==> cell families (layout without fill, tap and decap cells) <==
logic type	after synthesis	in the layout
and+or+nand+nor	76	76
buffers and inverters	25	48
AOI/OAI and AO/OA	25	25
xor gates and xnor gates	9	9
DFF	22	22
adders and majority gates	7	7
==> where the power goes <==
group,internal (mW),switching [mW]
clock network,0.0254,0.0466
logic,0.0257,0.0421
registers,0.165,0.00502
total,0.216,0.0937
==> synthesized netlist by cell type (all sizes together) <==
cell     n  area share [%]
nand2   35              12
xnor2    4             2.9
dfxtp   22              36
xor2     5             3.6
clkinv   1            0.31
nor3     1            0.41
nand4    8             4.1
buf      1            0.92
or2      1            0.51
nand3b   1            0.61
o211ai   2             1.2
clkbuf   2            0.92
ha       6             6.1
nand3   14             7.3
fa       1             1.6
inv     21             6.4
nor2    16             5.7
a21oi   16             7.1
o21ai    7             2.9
==> src/rtl/edge_filter_nch.sv <==
// Multi-channel input conditioner: per-channel synchroniser, stability filter
// and registered single-cycle rise/fall strobes.
module edge_filter_nch #(
  parameter int            CH          = 4,
  parameter int            SYNC_STAGES = 2,
  parameter int            FILT_CNT    = 3,
  parameter logic [CH-1:0] RST_LEVEL   = {CH{1'b0}}
) (
  input  logic          clk,
  input  logic          rst_n,
  input  logic          en,
  input  logic [CH-1:0] din,
  output logic [CH-1:0] level,
  output logic [CH-1:0] rise,
  output logic [CH-1:0] fall,
  output logic          any_edge
);

  localparam int               CNT_W    = $clog2(FILT_CNT + 1);
  localparam logic [CNT_W-1:0] CNT_LAST = CNT_W'(FILT_CNT - 1);

  generate
    if (CH < 1 || SYNC_STAGES < 2 || FILT_CNT < 1 || FILT_CNT > 255) begin : g_bad_param
      $error("edge_filter_nch: illegal parameters CH=%0d SYNC_STAGES=%0d FILT_CNT=%0d",
             CH, SYNC_STAGES, FILT_CNT);
    end
  endgenerate

  logic [CH-1:0] edge_next;
  logic          any_edge_reg;

  for (genvar gi = 0; gi < CH; gi++) begin : g_ch
    logic [SYNC_STAGES-1:0] sync_reg;
    logic [CNT_W-1:0]       cnt_reg;
    logic [CNT_W-1:0]       cnt_next;
    logic                   level_reg;
    logic                   level_next;
    logic                   rise_reg;
    logic                   rise_next;
    logic                   fall_reg;
    logic                   fall_next;
    logic                   s;

    assign s = sync_reg[SYNC_STAGES-1];

    always_ff @(posedge clk or negedge rst_n) begin
      if (!rst_n) begin
        sync_reg  <= {SYNC_STAGES{RST_LEVEL[gi]}};
        cnt_reg   <= '0;
        level_reg <= RST_LEVEL[gi];
        rise_reg  <= 1'b0;
        fall_reg  <= 1'b0;
      end else begin
        sync_reg  <= {sync_reg[SYNC_STAGES-2:0], din[gi]};
        cnt_reg   <= cnt_next;
        level_reg <= level_next;
        rise_reg  <= rise_next;
        fall_reg  <= fall_next;
      end
    end

    // Count consecutive samples disagreeing with level; any agreeing sample
    // or a disabled cycle restarts qualification from zero.
    always_comb begin
      cnt_next   = '0;
      level_next = level_reg;
      rise_next  = 1'b0;
      fall_next  = 1'b0;
      if (en && (s != level_reg)) begin
        if (cnt_reg == CNT_LAST) begin
          level_next = s;
          rise_next  = s;
          fall_next  = ~s;
        end else begin
          cnt_next = cnt_reg + CNT_W'(1);
        end
      end
    end

    assign edge_next[gi] = rise_next | fall_next;
    assign level[gi]     = level_reg;
    assign rise[gi]      = rise_reg;
    assign fall[gi]      = fall_reg;
  end

  always_ff @(posedge clk or negedge rst_n) begin
    if (!rst_n) begin
      any_edge_reg <= 1'b0;
    end else begin
      any_edge_reg <= |edge_next;
    end
  end

  assign any_edge = any_edge_reg;

endmodule
==> config.mk <==
export PLATFORM = sky130hd
export DESIGN_NAME = sad_bank_loader_flat
export DESIGN_NICKNAME = d
export VERILOG_FILES = /design/src/rtl/sad_bank_loader_pkg.sv /design/src/rtl/sad_bank_loader_if.sv /design/src/rtl/sad_bank_sel.sv /design/src/rtl/sad_bank_loader.sv /design/src/flat_wrapper.sv
export SDC_FILE = /design/constraint.sdc
export NUM_CORES = 1
export LEC_CHECK = 0
export ABC_AREA = 0
export CAP_MARGIN = 10
export CORE_MARGIN = 2
export CORE_UTILIZATION = 30
export CTS_CLUSTER_SIZE = 30
export DETAILED_ROUTE_END_ITERATION = 8
export REMOVE_ABC_BUFFERS = 1
export SLEW_MARGIN = 25
export SYNTH_ARGS = -nofsm -noshare
export SYNTH_HDL_FRONTEND = slang
export SYNTH_SLANG_ARGS = --single-unit
==> constraint.sdc <==
create_clock -name Clk -period 4.65 [get_ports Clk]
set_input_delay 0.465 -clock Clk [delete_from_list [all_inputs] [get_ports Clk]]
set_output_delay 0.465 -clock Clk [all_outputs]
set_load 0.005 [all_outputs]
==> src/rtl/sad_bank_loader_pkg.sv <==
// Shared constants for the SAD bank loader and the SAD datapath that reads the banks.
// State encodings are plain constants so older datapath code can compare against them directly.
package sad_bank_loader_pkg;

  localparam int NUM_BANKS  = 16;
  localparam int BANK_W     = 4;
  localparam int DEF_ADDR_W = 10;
  localparam int DEF_DATA_W = 32;

  localparam logic [1:0] ST_IDLE = 2'd0;
  localparam logic [1:0] ST_LOAD = 2'd1;
  localparam logic [1:0] ST_DONE = 2'd2;

endpackage

==> src/rtl/sad_bank_loader_if.sv <==
// Bundle of the loader's control, source-stream and bank-write signals.
// master drives a load and feeds words; slave is the loader itself.
interface sad_bank_loader_if
  import sad_bank_loader_pkg::*;
#(
  parameter int DATA_W = DEF_DATA_W,
  parameter int ADDR_W = DEF_ADDR_W
) ();

  logic                 Start;
  logic [ADDR_W-1:0]    BaseAddr;
  logic [15:0]          Length;
  logic                 InValid;
  logic [DATA_W-1:0]    InData;
  logic                 InReady;
  logic [NUM_BANKS-1:0] MemWrite;
  logic [ADDR_W-1:0]    Address;
  logic [DATA_W-1:0]    WriteData;
  logic                 Busy;
  logic                 Done;

  modport master (
    output Start, BaseAddr, Length, InValid, InData,
    input  InReady, MemWrite, Address, WriteData, Busy, Done
  );

  modport slave (
    input  Start, BaseAddr, Length, InValid, InData,
    output InReady, MemWrite, Address, WriteData, Busy, Done
  );

endinterface

==> src/rtl/sad_bank_sel.sv <==
// Round-robin bank pointer: 4-bit counter plus one-hot decode to the per-bank strobes.
module sad_bank_sel
  import sad_bank_loader_pkg::*;
#(
  parameter int NUM_BANKS = 16
) (
  input  logic                 Clk,
  input  logic                 Reset,
  input  logic                 clear,
  input  logic                 advance,
  output logic [BANK_W-1:0]    bank,
  output logic [NUM_BANKS-1:0] strobe
);

  always_ff @(posedge Clk or negedge Reset) begin
    if (!Reset) begin
      bank <= '0;
    end else if (clear) begin
      bank <= '0;
    end else if (advance) begin
      bank <= bank + 4'd1;
    end
  end

  always_comb begin
    strobe       = '0;
    strobe[bank] = 1'b1;
  end

endmodule
File: config.mk
export PLATFORM = sky130hd
export DESIGN_NAME = lfsr_rand
export DESIGN_NICKNAME = d
export VERILOG_FILES = /design/src/rtl/lfsr_rand.sv
export SDC_FILE = /design/constraint.sdc
export NUM_CORES = 1
export LEC_CHECK = 0
export ABC_AREA = 1
export CAP_MARGIN = 20
export CORE_UTILIZATION = 45
export DETAILED_ROUTE_END_ITERATION = 6
export PLACE_DENSITY = 0.74
export SYNTH_ARGS = -nofsm -noshare
export SYNTH_HDL_FRONTEND = slang
export SYNTH_SLANG_ARGS = --single-unit
export TNS_END_PERCENT = 30
File: constraint.sdc
create_clock -name i_Clk -period 1.1 [get_ports i_Clk]
set_input_delay 0.22 -clock i_Clk [delete_from_list [all_inputs] [get_ports i_Clk]]
set_output_delay 0.22 -clock i_Clk [all_outputs]
set_load 0.005 [all_outputs]
File: src/rtl/lfsr_rand.sv
// XNOR-feedback LFSR random source with lockup guard and a rejection-sampled draw port.
// Latency: seed/step visible next cycle; draw result 2..MAX_TRIES+1 cycles after the request.
// Backpressure: requests are ignored while o_Busy is high; results are one-cycle pulses with no stall.
module lfsr_rand #(
  parameter int WIDTH     = 8,
  parameter int OUT_W     = 4,
  parameter int RANGE     = 9,
  parameter int MAX_TRIES = 16
) (
  input  logic             i_Clk,
  input  logic             i_Rst,
  input  logic             i_Enable,
  input  logic             i_Seed_DV,
  input  logic [WIDTH-1:0] i_Seed_Data,
  output logic [WIDTH-1:0] o_LFSR_Data,
  output logic             o_LFSR_Done,
  input  logic             i_Draw_Req,
  output logic             o_Busy,
  output logic             o_Draw_Valid,
  output logic [OUT_W-1:0] o_Draw_Data,
  output logic             o_Draw_Fallback
);

  localparam int TRY_W = $clog2(MAX_TRIES + 1);

  // Tap masks: bit (n-1) set for tap n, maximal-length XNOR taps for 3..16 bits.
  function automatic logic [15:0] tap_mask(input int w);
    case (w)
      3:       tap_mask = 16'h0006;
      4:       tap_mask = 16'h000C;
      5:       tap_mask = 16'h0014;
      6:       tap_mask = 16'h0030;
      7:       tap_mask = 16'h0060;
      8:       tap_mask = 16'h00B8;
      9:       tap_mask = 16'h0110;
      10:      tap_mask = 16'h0240;
      11:      tap_mask = 16'h0500;
      12:      tap_mask = 16'h0829;
      13:      tap_mask = 16'h100D;
      14:      tap_mask = 16'h2015;
      15:      tap_mask = 16'h6000;
      16:      tap_mask = 16'hD008;
      default: tap_mask = 16'h0000;
    endcase
  endfunction

  localparam logic [WIDTH-1:0] TAPS = WIDTH'(tap_mask(WIDTH));
  localparam logic [WIDTH-1:0] ONES = '1;

  typedef enum logic {IDLE = 1'b0, SEARCH = 1'b1} state_t;

  state_t             state_q, state_d;
  logic [WIDTH-1:0]   r_lfsr;
  logic [WIDTH-1:0]   r_seed;
  logic               r_stepped;
  logic [TRY_W-1:0]   r_tries, tries_d, tries_inc;
  logic               fb;
  logic               do_step;
  logic [WIDTH-1:0]   step_val;
  logic [WIDTH-1:0]   seed_val;
  logic [OUT_W-1:0]   cand;
  logic [31:0]        cand_ext;
  logic               accept;
  logic               vld_d;
  logic [OUT_W-1:0]   dat_d;
  logic               fbk_d;

  // All-ones is the XNOR lockup state, so it is mapped to zero both on load and on step.
  assign fb        = ~^(r_lfsr & TAPS);
  assign step_val  = (r_lfsr == ONES) ? '0 : {r_lfsr[WIDTH-2:0], fb};
  assign seed_val  = (i_Seed_Data == ONES) ? '0 : i_Seed_Data;
  assign do_step   = i_Enable | (state_q == SEARCH);

  assign cand      = r_lfsr[OUT_W-1:0];
  assign cand_ext  = 32'(cand);
  assign accept    = cand_ext < 32'(RANGE);
  assign tries_inc = r_tries + TRY_W'(1);

  assign o_LFSR_Data = r_lfsr;
  assign o_LFSR_Done = r_stepped & (r_lfsr == r_seed);
  assign o_Busy      = (state_q == SEARCH);

  // LFSR state, seed copy and stepped flag: reset, then seed load, then step, else hold.
  always_ff @(posedge i_Clk) begin
    if (i_Rst) begin
      r_lfsr    <= '0;
      r_seed    <= '0;
      r_stepped <= 1'b0;
    end else if (i_Seed_DV) begin
      r_lfsr    <= seed_val;
      r_seed    <= seed_val;
      r_stepped <= 1'b0;
    end else if (do_step) begin
      r_lfsr    <= step_val;
      r_stepped <= 1'b1;
    end else if (r_lfsr == ONES) begin
      r_lfsr    <= '0;
    end
  end

  // Draw FSM next state: test the current low bits each SEARCH cycle, give up after MAX_TRIES.
  always_comb begin
    state_d = state_q;
    tries_d = r_tries;
    vld_d   = 1'b0;
    dat_d   = o_Draw_Data;
    fbk_d   = o_Draw_Fallback;
    case (state_q)
      IDLE: begin
        if (i_Draw_Req) begin
          state_d = SEARCH;
          tries_d = '0;
        end
      end
      SEARCH: begin
        if (accept) begin
          vld_d   = 1'b1;
          dat_d   = cand;
          fbk_d   = 1'b0;
          state_d = IDLE;
        end else begin
          tries_d = tries_inc;
          if (tries_inc == TRY_W'(MAX_TRIES)) begin
            vld_d   = 1'b1;
            dat_d   = '0;
            fbk_d   = 1'b1;
            state_d = IDLE;
          end
        end
      end
      default: state_d = IDLE;
    endcase
  end

  // Draw FSM state, try counter and registered result outputs.
  always_ff @(posedge i_Clk) begin
    if (i_Rst) begin
      state_q         <= IDLE;
      r_tries         <= '0;
      o_Draw_Valid    <= 1'b0;
      o_Draw_Data     <= '0;
      o_Draw_Fallback <= 1'b0;
    end else begin
      state_q         <= state_d;
      r_tries         <= tries_d;
      o_Draw_Valid    <= vld_d;
      o_Draw_Data     <= dat_d;
      o_Draw_Fallback <= fbk_d;
    end
  end

endmodule

==> key figures <==
Run status
  – Status: finished, violations left
  – Failing checks: design-rule violations, negative setup slack

Worst setup path
  – Crit path max fanout: 3
  – R2r setup slk: -0.29 ns
  – Crit path from: r_seed[5]
  – Setup crit end kind: output port
  – Req. time, crit path: 0.88 ns
  – CP Launch Type: register
  – CP arrival: 1.45 ns
  – Cells on worst reg2reg path: 7
  – Crit-path cells: inv_2, nand2_2, nand2_1, a211oi_2, nand3_1, nor2_1, buf_2
  – Crit Reg-Reg Startpoint: o_LFSR_Data[4]
  – Critical path's largest stage delay: 0.36 ns
  – Slowest-stage cell, CP: dfxtp_2
  – Kind of critical path: register to output port
  – RR Endpoint: o_LFSR_Data[0]

Routing
  – Vias: 1748
  – Met1 WL: 1796 um
  – WL met3: approximately 370 um
  – Top sig layer: met4
  – Met2 wire len: 2717 um
  – First-pass DRT Iterations: 7
  – Post-route ant nets: 0
  – Vias per std cell: 5.966
  – Drt wl/cell: about 17 um
  – Initial DRC Count: 200
  – Drt drc: 1
  – Total Routed Length: 5127 um

Hold path
  – Hold Path Class: primary input to register
  – Hold Path Stages: 3
  – HP Start: i_Seed_Data[5]
  – Hold path endpoint: o_LFSR_Data[5]

Synth
  – Mapped Cells: 183
  – Synth Area per Inst: 7.719 um^2
  – Synth Net Count: around 200
  – Yosys reg bits: 29
  – Mapped Area: 0.001413 mm^2
  – Register area share after synthesis: 0.4110
  – Synth unique cells: 27
  – Ys Warns: 0

Timing
  – Clock period minus worst slack: 1.671 ns
  – Fin. max-slew vios: 0
  – Worst slew margin: 0.8082
  – Final worst path period share: 1.519
  – Setup ws final: -0.5712 ns
  – Setup-failing EPs final: 35
  – Max frequency: 598.4 MHz
  – Setup tns final: -5.546 ns
  – RSZ-0062 raised after global routing: yes
  – Worst-Margin Slew: 0.2864 ns
  – Final hold vios: 0
  – Skew final: roughly 0.0046 ns

Placed design
  – DP Cell Count: 267
  – GPL Wtd Cong: about 0.83
  – Port bufs: 28
  – Setup Slack @ Placement: -0.5628 ns
  – Hpwl dp: just under 3000 um

GRT
  – Global-route wire length before repair: between 7000 and 8000 um
  – Global route overflow: 0
  – Initial antenna violation count: 0
  – Vias in the first global route: 1636
  – GR Util All Layers: 0.2842
  – Largest net degree at the start of global routing: 18

Layout
  – Share of cells above drive strength 1: 0.5420
  – Non-Filler Instances: between 200 and 300
  – Ant. Diodes: 0
  – Most frequent cells in the layout: buf_4, nand2_1, buf_6
  – Area grow syn2layout: 69.80%
  – Nets: approximately 280
  – Final core utilization: 0.8408
  – Most common cell after layout, fill and taps aside: buf_4

Floorplan
  – DIE HEIGHT: just under 60 um
  – Die extent in x: 58.03 um
  – DIE AREA: roughly 0.0034 mm^2
  – Initial Util: 0.4952
  – Core area: 0.002853 mm^2
  – FP Rows: 19
  – Num ports: 29

Clock network
  – Deepest clock path buffer count: 2
  – Num CTS Buffers: 5
  – # clock sinks: 29
  – Clock latency on the worst-skew pair: 0.35 ns
  – TritonCTS clock tree: yes
  – Clk slew on worst S/H paths: 0.09 ns
  – Clock Tree Root: clkbuf_4
  – CTS H-Tree Depth: 2

Run
  – Max Cap Viol: 0

Power
  – P_int: 1722 uW
  – Power Total: 2528 uW
  – Psw: 806.4 uW
  – Flop pwr share: 0.454
  – Clock group share of total power: 0.255
  – VDD IR max: around 0.76 mV
  – Power density over cell area: between 1000 and 1500 mW/mm^2
  – Comb pwr share: 0.291
  – Sw Ratio: 0.3190
  – Pleak: 0.001034 uW
worst max-delay path by stage:
| stage | to | slack, ns | cells after the start |
|---|---|---|---|
| global route | o_LFSR_Done | -0.62 | 6 |
| global placement | o_LFSR_Data[0] | -0.50 | 8 |
| CTS | o_LFSR_Done | -0.42 | 7 |
| floorplan | o_LFSR_Data[0] | -0.07 | 6 |
| detailed placement | o_LFSR_Data[0] | -0.56 | 8 |
| finish | o_LFSR_Done | -0.57 | 7 |
power groups by stage:
stage / clock, uW / sequential, uW / combinational (uW)
6_report: 645 / 1150 / 736
5_1_grt: 681 / 1150 / 776
4_1_cts: 635 / 1150 / 635
3_5_place_dp: 0 / 1170 / 553
3_3_place_gp: 0 / 1160 / 541
2_1_floorplan: 0 / 1190 / 253
worst max-delay path, delay by kind of cell (launching register included):
family	cells	cell delay, ns
flops	1	0.36
buf+inv	2	0.18
simple gates	4	0.38
compound gates	1	0.19
cells in the mapped netlist:
master	number	area, um^2
a21oi_2	7	61.31
nor2_1	12	45.04
nor2_4	2	22.52
xor2_1	2	17.52
inv_4	1	6.260
nand4_4	1	21.27
o21ai_1	9	45.04
buf_2	3	15.01
nand3_1	17	85.08
nor3_2	1	10.01
nand4_1	3	18.77
inv_1	10	37.54
nand2_1	38	142.6
nand2_2	2	12.51
nor2_2	1	6.260
o211ai_1	7	52.55
o22ai_1	4	25.02
o21ai_0	2	10.01
a211oi_1	1	7.510
a21oi_1	17	85.08
ha_1	2	25.02
clkbuf_1	3	11.26
inv_2	3	11.26
nand3_4	1	17.52
xnor2_1	4	35.03
dfxtp_1	29	580.6
nor3_1	1	5.000
cells by family (layout without fill, tap and decap cells):
kind of cell / count (synthesis) / count (layout) / share of synthesized area
AOI/OAI and AO/OA: 47 / 47 / 0.2028
xor gates and xnor gates: 6 / 6 / 0.03720
adders and majority gates: 2 / 2 / 0.01771
buffers and inverters: 20 / 97 / 0.05757
DFF: 29 / 29 / 0.4110
and+or+nand+nor: 79 / 81 / 0.2737
per-layer routing:
layer  global-route usage  up-vias
li1                     -      790
met1               0.3035      815
met2               0.5386      107
met3              0.04911       36
met4               0.1293        0
met5                    0        -
stage by stage:
stage	hold WS, ns	instance area [um^2]
after detailed placement	0.4518	2017
after CTS	0.4632	2208
after global placement	0.4405	2017
after global routing	0.2210	2399
after floorplan	0.3896	1479
final	0.1976	2399
repair_timing:
item | 4_1_cts | 5_1_grt
hold buffers | 0 | 0
endpoints found under the setup margin | 44 | 42
cloned | 0 | 2
pin swaps | 5 | 19
gates resized for setup | 90 | 45
buffers inserted | 10 | 7
state kept, by name (all words and copies together), names as in the netlist:
signal,cells
r_seed,8
o_LFSR_Data,8
o_Draw_Fallback,1
o_Busy,1
r_tries,5
o_Draw_Valid,1
r_stepped,1
o_Draw_Data,4
layout make-up:
| cell class | count | area, um^2 |
|---|---|---|
| clock buffer | 6 | 41.29 |
| clock inverter | 2 | 10.01 |
| fill | 172 | 454.2 |
| inverter | 14 | 57.56 |
| multi-input combinational | 136 | 948.4 |
| sequential | 29 | 619.3 |
| tap | 31 | 38.79 |
| timing repair buffer | 75 | 683.2 |
No activity file was read; power rests on OpenSTA's default activity.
■ ■ ■ ■ ■ ■ ■
**TASK GOAL:** As the answer, set down only the lines from the data above between the one holding "HP Start: i_Seed_Data[5]" and the one holding "global routing: yes", inclusive, exactly as they read.

**RESULT OF THE TASK:**
  – HP Start: i_Seed_Data[5]
  – Hold path endpoint: o_LFSR_Data[5]

Synth
  – Mapped Cells: 183
  – Synth Area per Inst: 7.719 um^2
  – Synth Net Count: around 200
  – Yosys reg bits: 29
  – Mapped Area: 0.001413 mm^2
  – Register area share after synthesis: 0.4110
  – Synth unique cells: 27
  – Ys Warns: 0

Timing
  – Clock period minus worst slack: 1.671 ns
  – Fin. max-slew vios: 0
  – Worst slew margin: 0.8082
  – Final worst path period share: 1.519
  – Setup ws final: -0.5712 ns
  – Setup-failing EPs final: 35
  – Max frequency: 598.4 MHz
  – Setup tns final: -5.546 ns
  – RSZ-0062 raised after global routing: yes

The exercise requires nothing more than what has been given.